魔工銃改良実験任務③
「ジャックス君って、魔工銃はまったくもってだめなわけ?」
初日ということもあり、軽く食事のつもりが盛り上がりすぎたようだ。
チームのメンバーは何人かは酔いつぶれ机に突っ伏している。
ジャックスはかなり強い方だが、アッシュもなかなかに飲める口のようだ。
「魔弾を打つときに自分の魔力も流しちまって負荷かけすぎちまうんだよな。」
銃を借りて触ってみる。久々に触る銃の感触はやはりなれないものだ。
「魔弾なしでやったら?空打ちはダメなん?」
「それやるなら直で魔力打った方が楽だな」
ジャックスの答えにアッシュはそれもそうかとうなづく。
「その能力はやっぱりソチ族の能力を強く受け継いだんだね」
飲み終わったのか次の一杯を店員に手をあげ合図する。
「そうだな・・・お偉いさんの考えでは、母さんの力を使えて親父のような魔工銃の操作がうまい人間になる予定だったんだけどな」
ジャックスの母は遠い大陸にすむソチ族出身であった。
雷魔法を得意とし、帯電することで自身の能力を底上げする力を持っている。
歴代最強と言われる魔工銃隊長として名をはせた父とは政略結婚であったが、お互いをとても大切にしていた家族であった。

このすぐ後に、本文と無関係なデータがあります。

===== config.mk =====
export PLATFORM = sky130hd
export DESIGN_NAME = cache_tag_store_flat
export DESIGN_NICKNAME = d
export VERILOG_FILES = /design/src/rtl/cache_tag_store_pkg.sv /design/src/rtl/cache_tag_store_if.sv /design/src/rtl/cache_tag_store_lru.sv /design/src/rtl/cache_tag_store.sv /design/src/flat_wrapper.sv
export SDC_FILE = /design/constraint.sdc
export NUM_CORES = 2
export LEC_CHECK = 0
export BUFFER_PORTS_ARGS = -buffer_cell sky130_fd_sc_hd__buf_4
export CAP_MARGIN = 15
export CORE_MARGIN = 2
export CORE_UTILIZATION = 60
export CTS_CLUSTER_DIAMETER = 200
export DETAILED_ROUTE_END_ITERATION = 8
export GPL_ROUTABILITY_DRIVEN = 0
export GPL_TIMING_DRIVEN = 1
export PLACE_DENSITY = 0.73
export SKIP_LAST_GASP = 1
export SLEW_MARGIN = 5
export SYNTH_ARGS = -nofsm -noshare
export SYNTH_HDL_FRONTEND = slang
export SYNTH_SLANG_ARGS = --single-unit

===== constraint.sdc =====
create_clock -name clk -period 24.1 [get_ports clk]
set_input_delay 4.82 -clock clk [delete_from_list [all_inputs] [get_ports clk]]
set_output_delay 4.82 -clock clk [all_outputs]
set_load 0.1 [all_outputs]

===== src/rtl/cache_tag_store_pkg.sv =====
// cache_tag_pkg: shared widths, entry type and flush states
// for the way-halting set-associative tag store.
package cache_tag_pkg;

   function automatic int clog2(input int v);
      int r;
      r = 0;
      while ((1 << r) < v) r++;
      return r;
   endfunction

   localparam int TAG_W_DEF  = 20;
   localparam int HALT_W_DEF = 4;
   localparam int SETS_DEF   = 16;
   localparam int WAYS_DEF   = 4;

   typedef struct packed {
      logic                 valid;
      logic [TAG_W_DEF-1:0] tag;
   } tag_entry_t;

   typedef enum logic [1:0] {
      FL_IDLE,
      FL_RUN,
      FL_DONE
   } fl_state_t;

endpackage


===== src/rtl/cache_tag_store_if.sv =====
// cache_tag_store_if: lookup, fill, invalidate and flush signals
// between the cache controller (master) and the tag store (slave).
interface cache_tag_store_if #(
   parameter int TAG_W = 20,
   parameter int IDX_W = 4,
   parameter int WAY_W = 2,
   parameter int WAYS  = 4
);
   logic             ready;
   logic             lkp_valid;
   logic [IDX_W-1:0] lkp_index;
   logic [TAG_W-1:0] lkp_tag;
   logic             rsp_valid;
   logic             rsp_hit;
   logic [WAY_W-1:0] rsp_way;
   logic [WAYS-1:0]  rsp_halt_mask;
   logic             fill_valid;
   logic [IDX_W-1:0] fill_index;
   logic [TAG_W-1:0] fill_tag;
   logic             fill_done;
   logic [WAY_W-1:0] fill_way;
   logic             evict_valid;
   logic [TAG_W-1:0] evict_tag;
   logic             inv_valid;
   logic [IDX_W-1:0] inv_index;
   logic [WAY_W-1:0] inv_way;
   logic             inv_ready;
   logic             flush_req;
   logic             flush_done;

   modport master (
      input  ready, rsp_valid, rsp_hit, rsp_way, rsp_halt_mask,
      input  fill_done, fill_way, evict_valid, evict_tag,
      input  inv_ready, flush_done,
      output lkp_valid, lkp_index, lkp_tag,
      output fill_valid, fill_index, fill_tag,
      output inv_valid, inv_index, inv_way, flush_req
   );

   modport slave (
      output ready, rsp_valid, rsp_hit, rsp_way, rsp_halt_mask,
      output fill_done, fill_way, evict_valid, evict_tag,
      output inv_ready, flush_done,
      input  lkp_valid, lkp_index, lkp_tag,
      input  fill_valid, fill_index, fill_tag,
      input  inv_valid, inv_index, inv_way, flush_req
   );
endinterface


===== src/rtl/cache_tag_store_lru.sv =====
// cache_tag_lru: true-LRU age update for one set and the
// oldest-way victim; purely combinational.
module cache_tag_lru #(
   parameter int WAYS  = 4,
   parameter int WAY_W = 2
) (
   input  logic [WAYS-1:0][WAY_W-1:0] age,
   input  logic [WAY_W-1:0]           touch,
   output logic [WAYS-1:0][WAY_W-1:0] age_nxt,
   output logic [WAY_W-1:0]           victim
);
   always_comb begin
      age_nxt = age;
      victim  = '0;
      for (int w = 0; w < WAYS; w++) begin
         if (w == int'(touch)) begin
            age_nxt[w] = '0;
         end else if (age[w] < age[touch]) begin
            age_nxt[w] = age[w] + 1'b1;
         end
         if (age[w] == WAY_W'(WAYS-1)) begin
            victim = WAY_W'(w);
         end
      end
   end
endmodule


===== src/rtl/cache_tag_store.sv =====
// cache_tag_store: set-associative tag store with halt-tag filtering,
// LRU fill/evict, single-way invalidate and a set-by-set flush.
module cache_tag_store
   import cache_tag_pkg::*;
#(
   parameter int TAG_W  = TAG_W_DEF,
   parameter int HALT_W = HALT_W_DEF,
   parameter int SETS   = SETS_DEF,
   parameter int WAYS   = WAYS_DEF
) (
   input logic              clk,
   input logic              reset,
   cache_tag_store_if.slave bus
);
   localparam int IDX_W = clog2(SETS);
   localparam int WAY_W = clog2(WAYS);

   logic [WAYS-1:0]            vld  [SETS];
   logic [WAYS-1:0][TAG_W-1:0] tags [SETS];
   logic [WAYS-1:0][WAY_W-1:0] age  [SETS];

   fl_state_t        state, state_nxt;
   logic [IDX_W-1:0] fl_cnt;
   logic             rdy, fl_clr;
   logic             acc_lkp, acc_fill, acc_inv;

   logic [WAYS-1:0]  halt_mask;
   logic             hit;
   logic [WAY_W-1:0] hit_way;
   logic [WAY_W-1:0] fill_sel;
   logic             fill_evict;

   logic [IDX_W-1:0]           upd_idx;
   logic                       upd_en;
   logic [WAYS-1:0][WAY_W-1:0] lru_age, lru_nxt;
   logic [WAY_W-1:0]           lru_touch, lru_vic;

   always_ff @(posedge clk) begin
      if (reset) begin
         state  <= FL_IDLE;
         fl_cnt <= '0;
      end else begin
         state  <= state_nxt;
         fl_cnt <= (state == FL_RUN) ? fl_cnt + 1'b1 : '0;
      end
   end

   always_comb begin
      state_nxt      = state;
      rdy            = 1'b1;
      fl_clr         = 1'b0;
      bus.flush_done = 1'b0;
      unique case (state)
         FL_IDLE, FL_DONE: begin
            bus.flush_done = (state == FL_DONE);
            state_nxt = bus.flush_req ? FL_RUN : FL_IDLE;
         end
         FL_RUN: begin
            rdy    = 1'b0;
            fl_clr = 1'b1;
            if (fl_cnt == IDX_W'(SETS-1)) state_nxt = FL_DONE;
         end
         default: state_nxt = FL_IDLE;
      endcase
   end

   assign bus.ready     = rdy;
   assign bus.inv_ready = rdy & ~bus.fill_valid;
   assign acc_lkp  = rdy & bus.lkp_valid;
   assign acc_fill = rdy & bus.fill_valid;
   assign acc_inv  = rdy & ~bus.fill_valid & bus.inv_valid;

   // full compare only where the halt tag already matched
   always_comb begin
      logic m;
      halt_mask = '0;
      hit       = 1'b0;
      hit_way   = '0;
      for (int w = WAYS-1; w >= 0; w--) begin
         m = vld[bus.lkp_index][w] &
             (tags[bus.lkp_index][w][HALT_W-1:0] ==
              bus.lkp_tag[HALT_W-1:0]);
         halt_mask[w] = m;
         if (m && (tags[bus.lkp_index][w] == bus.lkp_tag)) begin
            hit     = 1'b1;
            hit_way = WAY_W'(w);
         end
      end
   end

   // one LRU unit: a fill owns it, otherwise a lookup hit
   assign upd_idx   = acc_fill ? bus.fill_index : bus.lkp_index;
   assign upd_en    = acc_fill | (acc_lkp & hit);
   assign lru_age   = age[upd_idx];
   assign lru_touch = acc_fill ? fill_sel : hit_way;

   cache_tag_lru #(
      .WAYS  (WAYS),
      .WAY_W (WAY_W)
   ) u_lru (
      .age     (lru_age),
      .touch   (lru_touch),
      .age_nxt (lru_nxt),
      .victim  (lru_vic)
   );

   always_comb begin
      logic found;
      fill_sel = lru_vic;
      found    = 1'b0;
      for (int w = 0; w < WAYS; w++) begin
         if (!found && !vld[bus.fill_index][w]) begin
            fill_sel = WAY_W'(w);
            found    = 1'b1;
         end
      end
      fill_evict = ~found;
   end

   always_ff @(posedge clk) begin
      if (acc_fill) tags[bus.fill_index][fill_sel] <= bus.fill_tag;
   end

   always_ff @(posedge clk) begin
      if (reset) begin
         for (int s = 0; s < SETS; s++) begin
            vld[s] <= '0;
            for (int w = 0; w < WAYS; w++) age[s][w] <= WAY_W'(w);
         end
         bus.rsp_valid     <= 1'b0;
         bus.rsp_hit       <= 1'b0;
         bus.rsp_way       <= '0;
         bus.rsp_halt_mask <= '0;
         bus.fill_done     <= 1'b0;
         bus.fill_way      <= '0;
         bus.evict_valid   <= 1'b0;
         bus.evict_tag     <= '0;
      end else begin
         bus.rsp_valid   <= acc_lkp;
         bus.fill_done   <= acc_fill;
         bus.evict_valid <= acc_fill & fill_evict;
         if (acc_lkp) begin
            bus.rsp_hit       <= hit;
            bus.rsp_way       <= hit_way;
            bus.rsp_halt_mask <= halt_mask;
         end
         if (acc_fill) begin
            bus.fill_way  <= fill_sel;
            bus.evict_tag <= tags[bus.fill_index][fill_sel];
            vld[bus.fill_index][fill_sel] <= 1'b1;
         end
         if (acc_inv) vld[bus.inv_index][bus.inv_way] <= 1'b0;
         if (upd_en) age[upd_idx] <= lru_nxt;
         if (fl_clr) begin
            vld[fl_cnt] <= '0;
            for (int w = 0; w < WAYS; w++) age[fl_cnt][w] <= WAY_W'(w);
         end
      end
   end
endmodule


===== src/flat_wrapper.sv =====
// flat-port wrapper written by rule: the top's interface ports become plain ports
module cache_tag_store_flat import cache_tag_pkg::*;
#(
   parameter int TAG_W  = TAG_W_DEF,
   parameter int HALT_W = HALT_W_DEF,
   parameter int SETS   = SETS_DEF,
   parameter int WAYS   = WAYS_DEF
)
  (clk, reset, bus_ready, bus_rsp_valid, bus_rsp_hit, bus_rsp_way, bus_rsp_halt_mask, bus_fill_done, bus_fill_way, bus_evict_valid, bus_evict_tag, bus_inv_ready, bus_flush_done, bus_lkp_valid, bus_lkp_index, bus_lkp_tag, bus_fill_valid, bus_fill_index, bus_fill_tag, bus_inv_valid, bus_inv_index, bus_inv_way, bus_flush_req);
  cache_tag_store_if #(.TAG_W(TAG_W), .IDX_W((4)), .WAY_W((2)), .WAYS(WAYS)) bus_i ();
  input logic clk;
  input logic reset;
  output wire logic [$bits(bus_i.ready)-1:0] bus_ready;
  output wire logic [$bits(bus_i.rsp_valid)-1:0] bus_rsp_valid;
  output wire logic [$bits(bus_i.rsp_hit)-1:0] bus_rsp_hit;
  output wire logic [$bits(bus_i.rsp_way)-1:0] bus_rsp_way;
  output wire logic [$bits(bus_i.rsp_halt_mask)-1:0] bus_rsp_halt_mask;
  output wire logic [$bits(bus_i.fill_done)-1:0] bus_fill_done;
  output wire logic [$bits(bus_i.fill_way)-1:0] bus_fill_way;
  output wire logic [$bits(bus_i.evict_valid)-1:0] bus_evict_valid;
  output wire logic [$bits(bus_i.evict_tag)-1:0] bus_evict_tag;
  output wire logic [$bits(bus_i.inv_ready)-1:0] bus_inv_ready;
  output wire logic [$bits(bus_i.flush_done)-1:0] bus_flush_done;
  input wire logic [$bits(bus_i.lkp_valid)-1:0] bus_lkp_valid;
  input wire logic [$bits(bus_i.lkp_index)-1:0] bus_lkp_index;
  input wire logic [$bits(bus_i.lkp_tag)-1:0] bus_lkp_tag;
  input wire logic [$bits(bus_i.fill_valid)-1:0] bus_fill_valid;
  input wire logic [$bits(bus_i.fill_index)-1:0] bus_fill_index;
  input wire logic [$bits(bus_i.fill_tag)-1:0] bus_fill_tag;
  input wire logic [$bits(bus_i.inv_valid)-1:0] bus_inv_valid;
  input wire logic [$bits(bus_i.inv_index)-1:0] bus_inv_index;
  input wire logic [$bits(bus_i.inv_way)-1:0] bus_inv_way;
  input wire logic [$bits(bus_i.flush_req)-1:0] bus_flush_req;
  assign bus_ready = bus_i.ready;
  assign bus_rsp_valid = bus_i.rsp_valid;
  assign bus_rsp_hit = bus_i.rsp_hit;
  assign bus_rsp_way = bus_i.rsp_way;
  assign bus_rsp_halt_mask = bus_i.rsp_halt_mask;
  assign bus_fill_done = bus_i.fill_done;
  assign bus_fill_way = bus_i.fill_way;
  assign bus_evict_valid = bus_i.evict_valid;
  assign bus_evict_tag = bus_i.evict_tag;
  assign bus_inv_ready = bus_i.inv_ready;
  assign bus_flush_done = bus_i.flush_done;
  assign bus_i.lkp_valid = bus_lkp_valid;
  assign bus_i.lkp_index = bus_lkp_index;
  assign bus_i.lkp_tag = bus_lkp_tag;
  assign bus_i.fill_valid = bus_fill_valid;
  assign bus_i.fill_index = bus_fill_index;
  assign bus_i.fill_tag = bus_fill_tag;
  assign bus_i.inv_valid = bus_inv_valid;
  assign bus_i.inv_index = bus_inv_index;
  assign bus_i.inv_way = bus_inv_way;
  assign bus_i.flush_req = bus_flush_req;
  cache_tag_store #(.TAG_W(TAG_W), .HALT_W(HALT_W), .SETS(SETS), .WAYS(WAYS)) u_core (.clk(clk), .reset(reset), .bus(bus_i));
endmodule

==> results.json <==
{
  "dieArea_sq_um": 123400,
  "synth.area.top_cells": "edfxtp_1 (61%), mux4_2 (22%), mux2i_1 (3.4%)",
  "synth-main-ff-cell": "edfxtp_1",
  "synth_top_cell_by_area": "edfxtp_1",
  "die_w_um": 351.3,
  "coreArea_sq_um": 119800,
  "postCtsSetupRepairBufs": 0,
  "yosysUniqueCellTypes": 82,
  "synth-seq-cells": 1510,
  "ant_nets": 0,
  "finalClockSkew_ns": 0.03565,
  "placement_rows": 127,
  "cp-startpoint": "bus_lkp_index[0]",
  "synthesis.area_sq_um": 72360,
  "ys_top_cells_by_count": "edfxtp_1 (1472), mux4_2 (722), mux2i_1 (244)",
  "slew_headroom": 0.08586,
  "portBuffers": 94,
  "worstRegToRegCells": 21,
  "crit_arrival_ns": 12.33,
  "vias_per_cell": 7.384,
  "grt_usage": 0.3574,
  "clkTransAtPathRegs_ns": 0.06,
  "h-tree-depth": 4,
  "nets": 4123,
  "clockBufferDepth": 3,
  "rrSetupSlack_ns": 15.60,
  "vdd_drop_max_mv": 0.07341,
  "run_status": "finished, final reports clean",
  "start_util": 0.6039,
  "grt_pass1_vias": 42299,
  "hp-class": "reg2reg",
  "fin_crit_sh": 0.4912,
  "timing.rr.start": "u_core.state[0]",
  "grt_pass1_wl_um": 306600,
  "cts.root.buffer_cell": "clkbuf_16",
  "cts_resized": 0,
  "synthesis.nets": 4058,
  "drc": 0,
  "path_class": "in2reg",
  "hpwl_um": 126500,
  "grt_max_degree": 102,
  "overflow": 0,
  "synth_edf_count": 1472,
  "drive_gt1_frac": 0.3110,
  "post-route-util": 0.6671,
  "synthArstFlopShare": 0,
  "cp.required_ns": 24.59,
  "finalSetupViolations": 0,
  "cp-start-kind": "input pin",
  "yosys.cell_count.top_type": "edfxtp_1",
  "cts_buffers": 161,
  "final-instance-count-excl-fill": 5797,
  "max_cap_violations": 0,
  "cts_tree": "done",
  "wl_per_cell_um": 37.36,
  "hold_buffers": 0,
  "die_height_um": 351.3,
  "drt-pass1-iter-count": 6,
  "finalSetupTns_ns": 0,
  "slew_violations": 0,
  "worstSetupEndpointType": "register",
  "drt_iter0_drc": 6500,
  "path_cells": "buf_8 > buf_4 > buf_4 > mux4_2 > mux4_2 > xnor2_1 > o2111a_1 > nand4_1 > nor4_2 > a21oi_1 > a31oi_4 > mux2_2 > o21ai_0 > ha_1 > nor3_1 > a2111oi_0 > o21ai_1 > nor2_1",
  "synth_area_per_cell_sq_um": 18.14,
  "crit_slowest_cell": "buf_4",
  "ios": 95,
  "num_vias": 42807,
  "r2r-end": "u_core.age[10][0]",
  "dp.cells": 5504,
  "area_growth_pct": 10.45,
  "crit_end": "u_core.age[10][0]",
  "max_stage_delay_ns": 0.86,
  "syn_inst": 3990,
  "synth_top_area_share": 0.6109,
  "rsz0062_at_grt": "false",
  "cp_max_fo": 52,
  "hold_violations": 0,
  "yosys_warnings": 0,
  "totalWireLength_um": 216600,
  "clk_latency_ns": 0.79,
  "ys_seq_area_frac": 0.6214,
  "power_density_nw_per_um2": 75.29,
  "leakage_nw": 25.56,
  "tightest_slew_ns": 1.333,
  "power_w": 0.006018,
  "antenna_found_initial": 13,
  "period_needed_ns": 11.84,
  "max_freq_ghz": 0.08448,
  "clock-sinks": 1510
}
[metrics by stage]
step	setup slack (ns)	hold WS, ns	cell area (sq um)
2_1_floorplan	13.00	0.4801	72360
3_3_place_gp	11.64	0.4460	74800
3_5_place_dp	11.58	0.4511	74800
4_1_cts	12.43	0.4589	79910
5_1_grt	11.81	0.4785	79920
6_report	12.26	0.4590	79920
[worst min-delay path by stage]
stage | start | to | slack [ns] | cells past startpoint
2_1_floorplan | u_core.fl_cnt[0] | u_core.fl_cnt[0] | 0.48 | 1
5_1_grt | u_core.bus.evict_tag[17] | u_core.bus.evict_tag[17] | 0.48 | 2
6_report | u_core.bus.evict_tag[11] | u_core.bus.evict_tag[11] | 0.46 | 2
3_5_place_dp | u_core.bus.evict_tag[2] | u_core.bus.evict_tag[2] | 0.45 | 2
4_1_cts | u_core.bus.evict_tag[2] | u_core.bus.evict_tag[2] | 0.46 | 2
3_3_place_gp | u_core.bus.evict_tag[2] | u_core.bus.evict_tag[2] | 0.45 | 2
[sequential cells by signal, indices dropped and copies added, names as in the netlist]
name	count
u_core.state	2
u_core.bus.rsp_way	2
u_core.fl_cnt	4
u_core.bus.fill_done	1
u_core.tags	1280
u_core.bus.evict_valid	1
u_core.vld	64
u_core.bus.evict_tag	20
u_core.bus.rsp_valid	1
u_core.age	128
u_core.bus.rsp_hit	1
u_core.bus.rsp_halt_mask	4
u_core.bus.fill_way	2
[cell usage in the layout (no fill, tap or decap), drive strengths merged, types with 13 or more instances in the layout]
cell / n
a21oi: 75
dfxtp: 38
buf: 213
mux2i: 245
bufinv: 13
o21ai: 78
mux4: 722
and3: 17
edfxtp: 1472
inv: 20
xnor2: 75
or3: 21
xor2: 60
mux2: 50
clkbuf: 215
nand4: 36
nor3: 26
nor2: 215
clkinv: 51
nand3: 64
and2: 17
a31oi: 16
a221oi: 18
o22ai: 17
o211ai: 24
nand2: 193
a22oi: 41
nor2b: 26
a22o: 13
[cell families (layout without fill, tap and decap cells)]
kind of cell	after synthesis	count (layout)	share of synthesized area
simple gates	655	655	0.04184
flops	1510	1510	0.6214
xor+xnor	135	135	0.01634
compound gates	337	337	0.03190
mux	1017	1017	0.2665
fa+ha+maj	8	8	0.001383
other cells	0	5	0
buf+inv	328	518	0.02066
[layer usage]
metal / vias to the layer above / routed length [um] / global-route usage
li1: 16785 / - / -
met4: 12 / 12140 / 0.1821
met5: - / 183 / 0
met1: 22233 / 75010 / 0.4799
met3: 588 / 30200 / 0.1140
met2: 3189 / 99050 / 0.5323
[worst max-delay path, delay by kind of cell]
kind	cells	cell delay, ns
and+or+nand+nor	4	1.18
AOI/OAI and AO/OA	6	2.30
buffers and inverters	3	1.95
xor gates and xnor gates	1	0.15
adders and majority gates	1	0.36
muxes	3	1.49
[final cells by class]
cell class	count	area [sq um]
fillers	7945	39890
multi-input cells	2152	26100
repair buffers	214	1663
well taps	1612	2017
clock buffers	214	4418
clock inverters	74	689.4
flip-flops and latches	1510	44960
inverters	16	62.56
diodes	5	12.51
[where the power goes]
part,switching (W),internal (W)
combinational,0.000426,0.000231
sequential,0.0000114,0.00291
clock,0.00102,0.00142
total,0.00146,0.00456
No activity file was read; power rests on OpenSTA's default activity.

ジャックスは自己での弾薬も調達できることから幼少期は大いに期待されていた。
が、あまりにソチ族の血が濃く出たのか、魔工銃での魔力操作との相性が悪く
魔工銃を用いたエーデル風の戦いには向かない性質であった。
戦闘能力や学科で優秀な成績を収めても、魔工銃隊には所属はできなかった。
「ま、警備隊は性に合ってるからいいんだけどよ」
そう言いながら2本の剣の鞘をなでる。
「そんなこと言って、こんなに優秀なら遊撃隊にもはいれちゃうかもよ」
アッシュの元によく冷えた追加の酒が届く。
「あそこの部隊に入るのってスカウト制なんだろ?お前らみたいな魔工銃隊ならともかく
俺らガードが仕事見てくれることなんてほぼないからなぁ」
遊撃隊は基地外部の活動がメインの部隊で軍の中でも能力の秀でたもののみしか所属していない部隊である。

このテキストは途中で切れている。